Jordi Roca i Fontané (born 2 May 1978) is a Spanish chef, pastry chef of the restaurant El Celler de Can Roca. In 2014, he won the inaugural "World's Best Pastry Chef" award from Restaurant magazine. In April 2018, an episode of Chef's Table: Pastry featuring Roca debuted on Netflix.

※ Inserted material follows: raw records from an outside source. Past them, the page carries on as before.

## src/rtl/pic_bus_pkg.sv

```systemverilog
`default_nettype none

package pic_bus_pkg;

   localparam int WB_ADDR_W  = 16;
   localparam int WB_DATA_W  = 32;
   localparam int REGION_LSB = 12;            // Top nibble selects the region

   ////////////////////
   // Register map
   localparam logic [WB_ADDR_W-1:0] PRIORITY_BASE  = 16'h0000;
   localparam logic [WB_ADDR_W-1:0] PENDING_BASE   = 16'h1000;
   localparam logic [WB_ADDR_W-1:0] ENABLE_BASE    = 16'h2000;
   localparam logic [WB_ADDR_W-1:0] CONFIG_ADDR    = 16'h3000;
   localparam logic [WB_ADDR_W-1:0] GW_CONFIG_BASE = 16'h4000;
   localparam logic [WB_ADDR_W-1:0] GW_CLEAR_BASE  = 16'h5000;

   ////////////////////
   // Data word views
   typedef struct packed {
      logic [WB_DATA_W-5:0] rsvd;
      logic [3:0]           prio;
   } pic_prio_view_t;

   typedef struct packed {
      logic [WB_DATA_W-3:0] rsvd;
      logic                 gw_type;          // 1 is edge
      logic                 polarity;         // 1 is active low
   } pic_gw_view_t;

   // Same word, read per address region
   typedef union packed {
      pic_prio_view_t pri;
      pic_gw_view_t   gw;
   } pic_reg_word_u;

endpackage

`default_nettype wire

```

## src/rtl/pic_irq_pkg.sv

```systemverilog
`default_nettype none

package pic_irq_pkg;

   ////////////////////
   // Widths
   localparam int PRIO_W = 4;
   localparam int ID_W   = 8;                 // Up to 255 sources

   typedef logic [PRIO_W-1:0] prio_t;
   typedef logic [ID_W-1:0]   irq_id_t;

   // Most urgent level in normal order
   localparam prio_t PRIO_MAX = 4'd15;

endpackage

`default_nettype wire

```

## src/rtl/pic_cfg_if.sv

```systemverilog
`timescale 1ns/100ps
`default_nettype none

interface pic_cfg_if
   import pic_irq_pkg::*;
#(
   parameter int NUM_SRC = 32
);

   prio_t [NUM_SRC-1:0] prio;
   logic  [NUM_SRC-1:0] enable;
   logic  [NUM_SRC-1:0] gw_polarity;
   logic  [NUM_SRC-1:0] gw_edge;
   logic  [NUM_SRC-1:0] gw_clear;       // One cycle per clear write
   logic                order_rev;      // 0 becomes most urgent
   logic  [NUM_SRC-1:0] pending;

   modport regs (
      output prio,
      output enable,
      output gw_polarity,
      output gw_edge,
      output gw_clear,
      output order_rev,
      input  pending
   );

   modport gw (
      input  gw_polarity,
      input  gw_edge,
      input  gw_clear,
      output pending
   );

   modport arb (
      input  prio,
      input  enable,
      input  order_rev,
      input  pending
   );

endinterface

`default_nettype wire

```

## src/rtl/pic_arbiter.sv

```systemverilog
`timescale 1ns/100ps
`default_nettype none

module pic_arbiter
   import pic_irq_pkg::*;
#(
   parameter int NUM_SRC = 32
) (
   input  logic    clk,
   input  logic    arst_n,
   input  prio_t   meipt,
   input  prio_t   meicurpl,
   output irq_id_t claimid,
   output prio_t   pl,
   output logic    mexintpend,
   output logic    mhwakeup,
   pic_cfg_if.arb  cfg
);

   localparam int LEVELS   = $clog2(NUM_SRC);
   localparam int NUM_LEAF = 2 ** LEVELS;

   prio_t   win_pl;
   irq_id_t win_id;
   prio_t   pl_d;
   prio_t   meipt_eff;
   prio_t   curpl_eff;
   prio_t   max_pl;
   logic    pend_d;
   logic    wake_d;

   ////////////////////
   // Comparison tree
   for (genvar l = 0; l <= LEVELS; l++) begin : g_lvl
      prio_t   lvl_pl [0:(NUM_LEAF >> l)-1];
      irq_id_t lvl_id [0:(NUM_LEAF >> l)-1];

      if (l == 0) begin : g_leaf
         for (genvar i = 0; i < NUM_LEAF; i++) begin : g_in
            if (i < NUM_SRC) begin : g_src
               prio_t lvl;

               assign lvl       = cfg.order_rev ? ~cfg.prio[i] : cfg.prio[i];
               assign lvl_pl[i] = (cfg.pending[i] & cfg.enable[i]) ? lvl : '0;
               assign lvl_id[i] = irq_id_t'(i);
            end else begin : g_pad
               assign lvl_pl[i] = '0;             // Never beats a real source
               assign lvl_id[i] = '0;
            end
         end
      end else begin : g_cmp
         for (genvar m = 0; m < (NUM_LEAF >> l); m++) begin : g_node
            logic take_b;

            // Left side has the lower ids and wins ties
            assign take_b    = g_lvl[l-1].lvl_pl[2*m] < g_lvl[l-1].lvl_pl[2*m+1];
            assign lvl_pl[m] = take_b ? g_lvl[l-1].lvl_pl[2*m+1] : g_lvl[l-1].lvl_pl[2*m];
            assign lvl_id[m] = take_b ? g_lvl[l-1].lvl_id[2*m+1] : g_lvl[l-1].lvl_id[2*m];
         end
      end
   end

   assign win_pl = g_lvl[LEVELS].lvl_pl[0];
   assign win_id = g_lvl[LEVELS].lvl_id[0];

   ////////////////////
   // Notification
   assign meipt_eff = cfg.order_rev ? ~meipt : meipt;
   assign curpl_eff = cfg.order_rev ? ~meicurpl : meicurpl;
   assign pl_d      = cfg.order_rev ? ~win_pl : win_pl;     // Back to software levels
   assign max_pl    = cfg.order_rev ? prio_t'(0) : PRIO_MAX;
   assign pend_d    = (win_pl > meipt_eff) && (win_pl > curpl_eff);
   assign wake_d    = (pl_d == max_pl);

   always_ff @(posedge clk or negedge arst_n) begin
      if (!arst_n) begin
         claimid    <= '0;
         pl         <= '0;
         mexintpend <= 1'b0;
         mhwakeup   <= 1'b0;
      end else begin
         claimid    <= win_id;
         pl         <= pl_d;
         mexintpend <= pend_d;
         mhwakeup   <= wake_d;
      end
   end

   a_claim_range : assert property (@(posedge clk) disable iff (!arst_n)
      claimid < NUM_SRC);

endmodule

`default_nettype wire

```

## src/rtl/pic_gateways.sv

```systemverilog
`timescale 1ns/100ps
`default_nettype none

module pic_gateways
   import pic_irq_pkg::*;
#(
   parameter int NUM_SRC = 32
) (
   input  logic               clk,
   input  logic               arst_n,
   input  logic [NUM_SRC-1:0] ext_irq,
   pic_cfg_if.gw              cfg
);

   localparam irq_id_t LAST_SRC = irq_id_t'(NUM_SRC - 1);

   logic [NUM_SRC-1:1] sync_q1;
   logic [NUM_SRC-1:1] sync_q2;
   logic [NUM_SRC-1:0] pend;

   // Two-flop synchronizer, bit 0 unused
   always_ff @(posedge clk or negedge arst_n) begin
      if (!arst_n) begin
         sync_q1 <= '0;
         sync_q2 <= '0;
      end else begin
         sync_q1 <= ext_irq[NUM_SRC-1:1];
         sync_q2 <= sync_q1;
      end
   end

   ////////////////////
   // Per-source gateway
   for (genvar i = 1; i <= LAST_SRC; i++) begin : g_src
      logic act;
      logic sticky_q;

      assign act = sync_q2[i] ^ cfg.gw_polarity[i];

      // Held until cleared, reloads while input still active
      always_ff @(posedge clk or negedge arst_n) begin
         if (!arst_n) begin
            sticky_q <= 1'b0;
         end else begin
            sticky_q <= cfg.gw_edge[i] & (act | (sticky_q & ~cfg.gw_clear[i]));
         end
      end

      assign pend[i] = act | (cfg.gw_edge[i] & sticky_q);
   end

   assign pend[0]     = 1'b0;                // Reserved source
   assign cfg.pending = pend;

   a_no_clear_src0 : assert property (@(posedge clk) disable iff (!arst_n)
      !cfg.gw_clear[0]);

endmodule

`default_nettype wire

```

## src/rtl/pic_regs.sv

```systemverilog
`timescale 1ns/100ps
`default_nettype none

module pic_regs
   import pic_bus_pkg::*;
   import pic_irq_pkg::*;
#(
   parameter int NUM_SRC = 32
) (
   input  logic                 clk,
   input  logic                 arst_n,
   input  logic                 wb_cyc,
   input  logic                 wb_stb,
   input  logic                 wb_we,
   input  logic [WB_ADDR_W-1:0] wb_adr,
   input  logic [WB_DATA_W-1:0] wb_dat_w,
   output logic [WB_DATA_W-1:0] wb_dat_r,
   output logic                 wb_ack,
   pic_cfg_if.regs              cfg
);

   localparam int NUM_GRP = (NUM_SRC + WB_DATA_W - 1) / WB_DATA_W;

   logic                              req;
   logic                              wr;
   logic [WB_ADDR_W-REGION_LSB-1:0]   region;
   irq_id_t                           src_idx;
   logic                              word_ok;
   logic                              src_ok;
   logic                              grp_ok;
   logic                              hit_prio;
   logic                              hit_pend;
   logic                              hit_en;
   logic                              hit_cfg;
   logic                              hit_gw;
   logic                              hit_clr;
   pic_reg_word_u                     wdat;
   pic_reg_word_u                     rd_word;
   logic [NUM_GRP*WB_DATA_W-1:0]      pend_ext;

   prio_t [NUM_SRC-1:1]               prio_q;
   logic  [NUM_SRC-1:1]               enable_q;
   logic  [NUM_SRC-1:1]               pol_q;
   logic  [NUM_SRC-1:1]               edge_q;
   logic  [NUM_SRC-1:1]               clr_q;
   logic                              order_q;

   ////////////////////
   // Address decode
   assign req     = wb_cyc & wb_stb & ~wb_ack;   // Idle cycle after every ack
   assign wr      = req & wb_we;
   assign region  = wb_adr[WB_ADDR_W-1:REGION_LSB];
   assign src_idx = wb_adr[9:2];
   assign word_ok = (wb_adr[11:10] == 2'b00) && (wb_adr[1:0] == 2'b00);
   assign src_ok  = word_ok && (src_idx != '0) && (src_idx < NUM_SRC);
   assign grp_ok  = word_ok && (src_idx < NUM_GRP);
   assign wdat    = wb_dat_w;

   assign hit_prio = (region == PRIORITY_BASE[WB_ADDR_W-1:REGION_LSB]) && src_ok;
   assign hit_pend = (region == PENDING_BASE[WB_ADDR_W-1:REGION_LSB]) && grp_ok;
   assign hit_en   = (region == ENABLE_BASE[WB_ADDR_W-1:REGION_LSB]) && src_ok;
   assign hit_gw   = (region == GW_CONFIG_BASE[WB_ADDR_W-1:REGION_LSB]) && src_ok;
   assign hit_clr  = (region == GW_CLEAR_BASE[WB_ADDR_W-1:REGION_LSB]) && src_ok;
   assign hit_cfg  = (wb_adr == CONFIG_ADDR);

   ////////////////////
   // Registers
   always_ff @(posedge clk or negedge arst_n) begin
      if (!arst_n) begin
         wb_ack   <= 1'b0;
         prio_q   <= '0;
         enable_q <= '0;
         pol_q    <= '0;
         edge_q   <= '0;
         clr_q    <= '0;
         order_q  <= 1'b0;
      end else begin
         wb_ack <= req;
         clr_q  <= '0;
         if (wr && hit_prio) begin
            prio_q[src_idx] <= wdat.pri.prio;
         end
         if (wr && hit_en) begin
            enable_q[src_idx] <= wb_dat_w[0];
         end
         if (wr && hit_gw) begin
            pol_q[src_idx]  <= wdat.gw.polarity;
            edge_q[src_idx] <= wdat.gw.gw_type;
         end
         if (wr && hit_clr) begin
            clr_q[src_idx] <= 1'b1;                 // Data ignored
         end
         if (wr && hit_cfg) begin
            order_q <= wb_dat_w[0];
         end
      end
   end

   ////////////////////
   // Read mux
   always_comb begin
      pend_ext              = '0;
      pend_ext[NUM_SRC-1:0] = cfg.pending;
      rd_word               = '0;
      if (hit_prio) begin
         rd_word.pri.prio = prio_q[src_idx];
      end else if (hit_pend) begin
         rd_word = pend_ext[int'(src_idx)*WB_DATA_W +: WB_DATA_W];
      end else if (hit_en) begin
         rd_word = {{(WB_DATA_W-1){1'b0}}, enable_q[src_idx]};
      end else if (hit_gw) begin
         rd_word.gw.polarity = pol_q[src_idx];
         rd_word.gw.gw_type  = edge_q[src_idx];
      end else if (hit_cfg) begin
         rd_word = {{(WB_DATA_W-1){1'b0}}, order_q};
      end
   end

   always_ff @(posedge clk) begin
      if (req && !wb_we) begin
         wb_dat_r <= rd_word;
      end
   end

   // Source 0 has no registers
   assign cfg.prio        = {prio_q, prio_t'(0)};
   assign cfg.enable      = {enable_q, 1'b0};
   assign cfg.gw_polarity = {pol_q, 1'b0};
   assign cfg.gw_edge     = {edge_q, 1'b0};
   assign cfg.gw_clear    = {clr_q, 1'b0};
   assign cfg.order_rev   = order_q;

   a_ack_single : assert property (@(posedge clk) disable iff (!arst_n)
      wb_ack |=> !wb_ack);

   a_ack_after_req : assert property (@(posedge clk) disable iff (!arst_n)
      $rose(wb_ack) |-> $past(wb_cyc && wb_stb));

endmodule

`default_nettype wire

```

## src/rtl/pic_top.sv

```systemverilog
`timescale 1ns/100ps
`default_nettype none

module pic_top
   import pic_bus_pkg::*;
   import pic_irq_pkg::*;
#(
   parameter int NUM_SRC = 32
) (
   input  logic                 clk,
   input  logic                 arst_n,

   // Wishbone slave
   input  logic                 wb_cyc,
   input  logic                 wb_stb,
   input  logic                 wb_we,
   input  logic [WB_ADDR_W-1:0] wb_adr,
   input  logic [WB_DATA_W-1:0] wb_dat_w,
   output logic [WB_DATA_W-1:0] wb_dat_r,
   output logic                 wb_ack,

   input  logic [NUM_SRC-1:0]   ext_irq,      // Bit 0 ignored
   input  prio_t                meipt,
   input  prio_t                meicurpl,

   output logic                 mexintpend,
   output irq_id_t              claimid,
   output prio_t                pl,
   output logic                 mhwakeup
);

   pic_cfg_if #(.NUM_SRC(NUM_SRC)) u_cfg ();

   pic_regs #(.NUM_SRC(NUM_SRC)) u_regs (
      .clk      (clk),
      .arst_n   (arst_n),
      .wb_cyc   (wb_cyc),
      .wb_stb   (wb_stb),
      .wb_we    (wb_we),
      .wb_adr   (wb_adr),
      .wb_dat_w (wb_dat_w),
      .wb_dat_r (wb_dat_r),
      .wb_ack   (wb_ack),
      .cfg      (u_cfg.regs)
   );

   pic_gateways #(.NUM_SRC(NUM_SRC)) u_gw (
      .clk     (clk),
      .arst_n  (arst_n),
      .ext_irq (ext_irq),
      .cfg     (u_cfg.gw)
   );

   pic_arbiter #(.NUM_SRC(NUM_SRC)) u_arb (
      .clk        (clk),
      .arst_n     (arst_n),
      .meipt      (meipt),
      .meicurpl   (meicurpl),
      .claimid    (claimid),
      .pl         (pl),
      .mexintpend (mexintpend),
      .mhwakeup   (mhwakeup),
      .cfg        (u_cfg.arb)
   );

endmodule

`default_nettype wire

```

He has dysphonia, a neurological disease that has left him permanently hoarse.

== Acknowledgments ==
- 2002. Second Michelin Star for El Celler de Can Roca.
- 2009. Third Michelin Star for El Celler de Can Roca. and 5th position in the Restaurant Magazine;
- 2011. Second best restaurant in the world for El Celler de Can Roca, by the Restaurant Magazine;
- 2012. Second best restaurant in the world for El Celler de Can Roca, by the Restaurant Magazine;
- 2013. Best restaurant in the world for El Celler de Can Roca, by the Restaurant Magazine;
- 2014. Second best restaurant in the world for El Celler de Can Roca, by the Restaurant Magazine.
- 2015. Best restaurant in the world for El Celler de Can Roca, by the Restaurant Magazine;

==Publications==
- Roca, Joan (2023). "El Celler de Can Roca CCR"
- Roca, Jordi (2019). "Casa Cacao: The Return Trip to the Origin of Chocolate"
- Roca, Joan (2016). "El Celler de Can Roca"
- Roca, Jordi (2016). "Anarkia"
- Roca, Jordi (2015). "Cocina en casa los postres de Jordi Roca"
- Roca, Jordi (2015). "The Deserts of Jordi Roca"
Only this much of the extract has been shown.